Below are the records; copy every line in them that holds the string "along".
Content starts
Setup of run Z:
## Mesh
module Mesh( 
  input         clock, 
  input  [7:0]  io_in_a_0_0, 
  input  [7:0]  io_in_a_1_0, 
  input  [7:0]  io_in_a_2_0, 
  input  [7:0]  io_in_a_3_0, 
  input  [7:0]  io_in_d_0_0, 
  input  [7:0]  io_in_d_1_0, 
  input  [7:0]  io_in_d_2_0, 
  input  [7:0]  io_in_d_3_0, 
  input  [15:0]  io_in_b_0_0, 
  input  [15:0]  io_in_b_1_0, 
  input  [15:0]  io_in_b_2_0, 
  input  [15:0]  io_in_b_3_0, 
  input         io_in_control_0_0_propagate, 
  input         io_in_control_1_0_propagate, 
  input         io_in_control_2_0_propagate, 
  input         io_in_control_3_0_propagate, 
  output reg [15:0] io_out_c_0_0, 
  output reg [15:0] io_out_c_1_0, 
  output reg [15:0] io_out_c_2_0, 
  output reg [15:0] io_out_c_3_0
 );
Size: about 7300 cells after synthesis, about 1100 flip-flops, about 200 I/O pins, ~80000 um2 of cells after synthesis.
Settings: LEC_CHECK=0, CAP_MARGIN=20, CELL_PAD_IN_SITES_DETAIL_PLACEMENT=1, CELL_PAD_IN_SITES_GLOBAL_PLACEMENT=1, CORE_ASPECT_RATIO=0.99, CORE_MARGIN=5, CORE_UTILIZATION=57, CTS_CLUSTER_DIAMETER=254, GPL_ROUTABILITY_DRIVEN=1, PLACE_DENSITY=0.75, SETUP_SLACK_MARGIN=2.02, SLEW_MARGIN=20; clock period 8.56 ns.
run.sh (not shown) runs the stock make flow with config.mk's settings and CLKGATE_MAP_FILE=.
In summary, run Z completed successfully, with a layout that passed the timing, design-rule and antenna checks.
Relative to run Z, the following input files were edited for run X:
Settings: clearing PLACE_DENSITY, which used to be 0.75; clearing CELL_PAD_IN_SITES_GLOBAL_PLACEMENT, which used to be 1; swapping 2.02 for -0.27 in SETUP_SLACK_MARGIN; swapping 5 for 2 in CORE_MARGIN; clearing CELL_PAD_IN_SITES_DETAIL_PLACEMENT, which used to be 1; swapping 57 for 59 in CORE_UTILIZATION; clearing CTS_CLUSTER_DIAMETER, which used to be 254; clearing CORE_ASPECT_RATIO, which used to be 0.99; clearing GPL_ROUTABILITY_DRIVEN, which used to be 1; swapping 8.56 for 3.52 in the clock period (ns, I/O delays scaled along).
[summary]
Nothing crashed in run X and all stages finished; the problem is that the final layout failed, the offending checks being setup timing.
Re area after synthesis: no difference whatsoever between run X and run Z.
Horizontal extent of the die in run X is about 3.7% below run Z.
In the metrics for run X and run Z, the one carrying the higher floorplan die height is run Z.

---

== v2 ==
Mesh again, from the RTL that the note above started with.
export LEC_CHECK = 0
export ABC_AREA = 1
export CAP_MARGIN = 20
export CORE_MARGIN = 2
export CORE_UTILIZATION = 71
export CTS_CLUSTER_DIAMETER = 270
export PLACE_DENSITY_LB_ADDON = 0.11
export SLEW_MARGIN = 20
export TNS_END_PERCENT = 5
create_clock -name core_clock -period 4.0 [get_ports {clock}]
In v2 the implementation completed, yet the final layout does not meet the checks, the culprit being negative setup slack.
diff inputs: v2 => v44
# v2
export LEC_CHECK = 0
export ABC_AREA = 1
export CAP_MARGIN = 20
export CORE_MARGIN = 2
export CORE_UTILIZATION = 71
export CTS_CLUSTER_DIAMETER = 270
export PLACE_DENSITY_LB_ADDON = 0.11
export SLEW_MARGIN = 20
export TNS_END_PERCENT = 5
create_clock -name core_clock -period 4.0 [get_ports {clock}]
# v44
export LEC_CHECK = 0
export CAP_MARGIN = 20
export CORE_MARGIN = 2
export CORE_UTILIZATION = 58
export PLACE_DENSITY = 0.6
export SLEW_MARGIN = 20
create_clock -name core_clock -period 2.27 [get_ports {clock}]
--- outcome ---
- v44 -> stages 100% | layout checks FAIL | negative setup slack
- Between v44 and v2, the multiplexer share of the synthesized area is higher for v44.
- When v44 is set beside v2, its final area turns out to be about 0.55% larger.
- Diff v2 -> v44: area share of xor/xnor cells in the synthesized design up 0.93 points; routed wire length fell 24%; shortest period the worst path allows moved down; final core area utilization down 13 points.
- v2 → v44: number of pins exceeding their max-slew limit in the final report barely changed; number of global-route vias before repair down about 20%.
[inputs] v34 vs v44
# v44
export LEC_CHECK = 0
export CAP_MARGIN = 20
export CORE_MARGIN = 2
export CORE_UTILIZATION = 58
export PLACE_DENSITY = 0.6
export SLEW_MARGIN = 20
create_clock -name core_clock -period 2.27 [get_ports {clock}]
# v34
export LEC_CHECK = 0
export CAP_MARGIN = 20
export CORE_MARGIN = 2
export CORE_UTILIZATION = 40
export PLACE_DENSITY = 0.6
export SLEW_MARGIN = 20
create_clock -name core_clock -period 5.79 [get_ports {clock}]
## What came out
- Number of max-slew violations in the final report: v34 vs v44 identical
- Diff v34..v44 | sequential share of the synthesized area | unchanged
- v34 finished end to end and its layout was clean on timing, DRC and antenna.
- v44 finished every stage; the final checks, however, were not passed, the failures being negative setup slack.
Here is what was changed in the inputs of v45 compared with v34.
# v34
export LEC_CHECK = 0
export CAP_MARGIN = 20
export CORE_MARGIN = 2
export CORE_UTILIZATION = 40
export PLACE_DENSITY = 0.6
export SLEW_MARGIN = 20
create_clock -name core_clock -period 5.79 [get_ports {clock}]
# v45
export LEC_CHECK = 0
export CAP_MARGIN = 20
export CORE_MARGIN = 2
export CORE_UTILIZATION = 72
export PLACE_DENSITY = 0.65
export SLEW_MARGIN = 20
create_clock -name core_clock -period 4.04 [get_ports {clock}]
[summary]
Ran to the end and failed final checks on negative setup slack: v45.
For v34, the launching instance or port of the critical path was _T_2_0[0], unlike v45, where it was _T_106_0[5].
Diff v34 -> v45 | area overhead of the layout relative to synthesis | increase of 21 points
Placer's final routability congestion estimate (v45 over v34): increase, 8.0%
Final area was higher in v45 than in v34.
#### Input delta (v56 over v45)
# v45
export LEC_CHECK = 0
export CAP_MARGIN = 20
export CORE_MARGIN = 2
export CORE_UTILIZATION = 72
export PLACE_DENSITY = 0.65
export SLEW_MARGIN = 20
create_clock -name core_clock -period 4.04 [get_ports {clock}]
# v56
export LEC_CHECK = 0
export CAP_MARGIN = 20
export CORE_MARGIN = 2
export CORE_UTILIZATION = 72
export CTS_CLUSTER_SIZE = 79
export PLACE_DENSITY = 0.65
export SETUP_SLACK_MARGIN = 0.97
export SLEW_MARGIN = 20
create_clock -name core_clock -period 5.34 [get_ports {clock}]
Results
v56: PASS, flow complete, no timing, DRC or antenna violations
Taking v45 as the reference point, the biggest cell delay along the critical path of v56 falls by 220 ps.
[v56] routed wire length fell about 32% relative to v45
Clock-buffer cell count, v56 and v45, higher one = v45.
In v56, final instance area is lower than in v45.
On slew at the pin with the worst max-slew slack, the higher figure sits with v45, not v56.
Flop share of the area: v56 higher than v45
The share of cell area taken by multi-input logic gates number comes out higher for v56 vs v45.
Row final cell utilization of the core: v56 lower / v45 higher
Compared with v45, v56 shows largest fanout on the critical path higher by 1.
Buffer count from post-CTS setup fixing up 141 in v56 wrt v45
Content ends
Output below
Settings: clearing PLACE_DENSITY, which used to be 0.75; clearing CELL_PAD_IN_SITES_GLOBAL_PLACEMENT, which used to be 1; swapping 2.02 for -0.27 in SETUP_SLACK_MARGIN; swapping 5 for 2 in CORE_MARGIN; clearing CELL_PAD_IN_SITES_DETAIL_PLACEMENT, which used to be 1; swapping 57 for 59 in CORE_UTILIZATION; clearing CTS_CLUSTER_DIAMETER, which used to be 254; clearing CORE_ASPECT_RATIO, which used to be 0.99; clearing GPL_ROUTABILITY_DRIVEN, which used to be 1; swapping 8.56 for 3.52 in the clock period (ns, I/O delays scaled along).
Taking v45 as the reference point, the biggest cell delay along the critical path of v56 falls by 220 ps.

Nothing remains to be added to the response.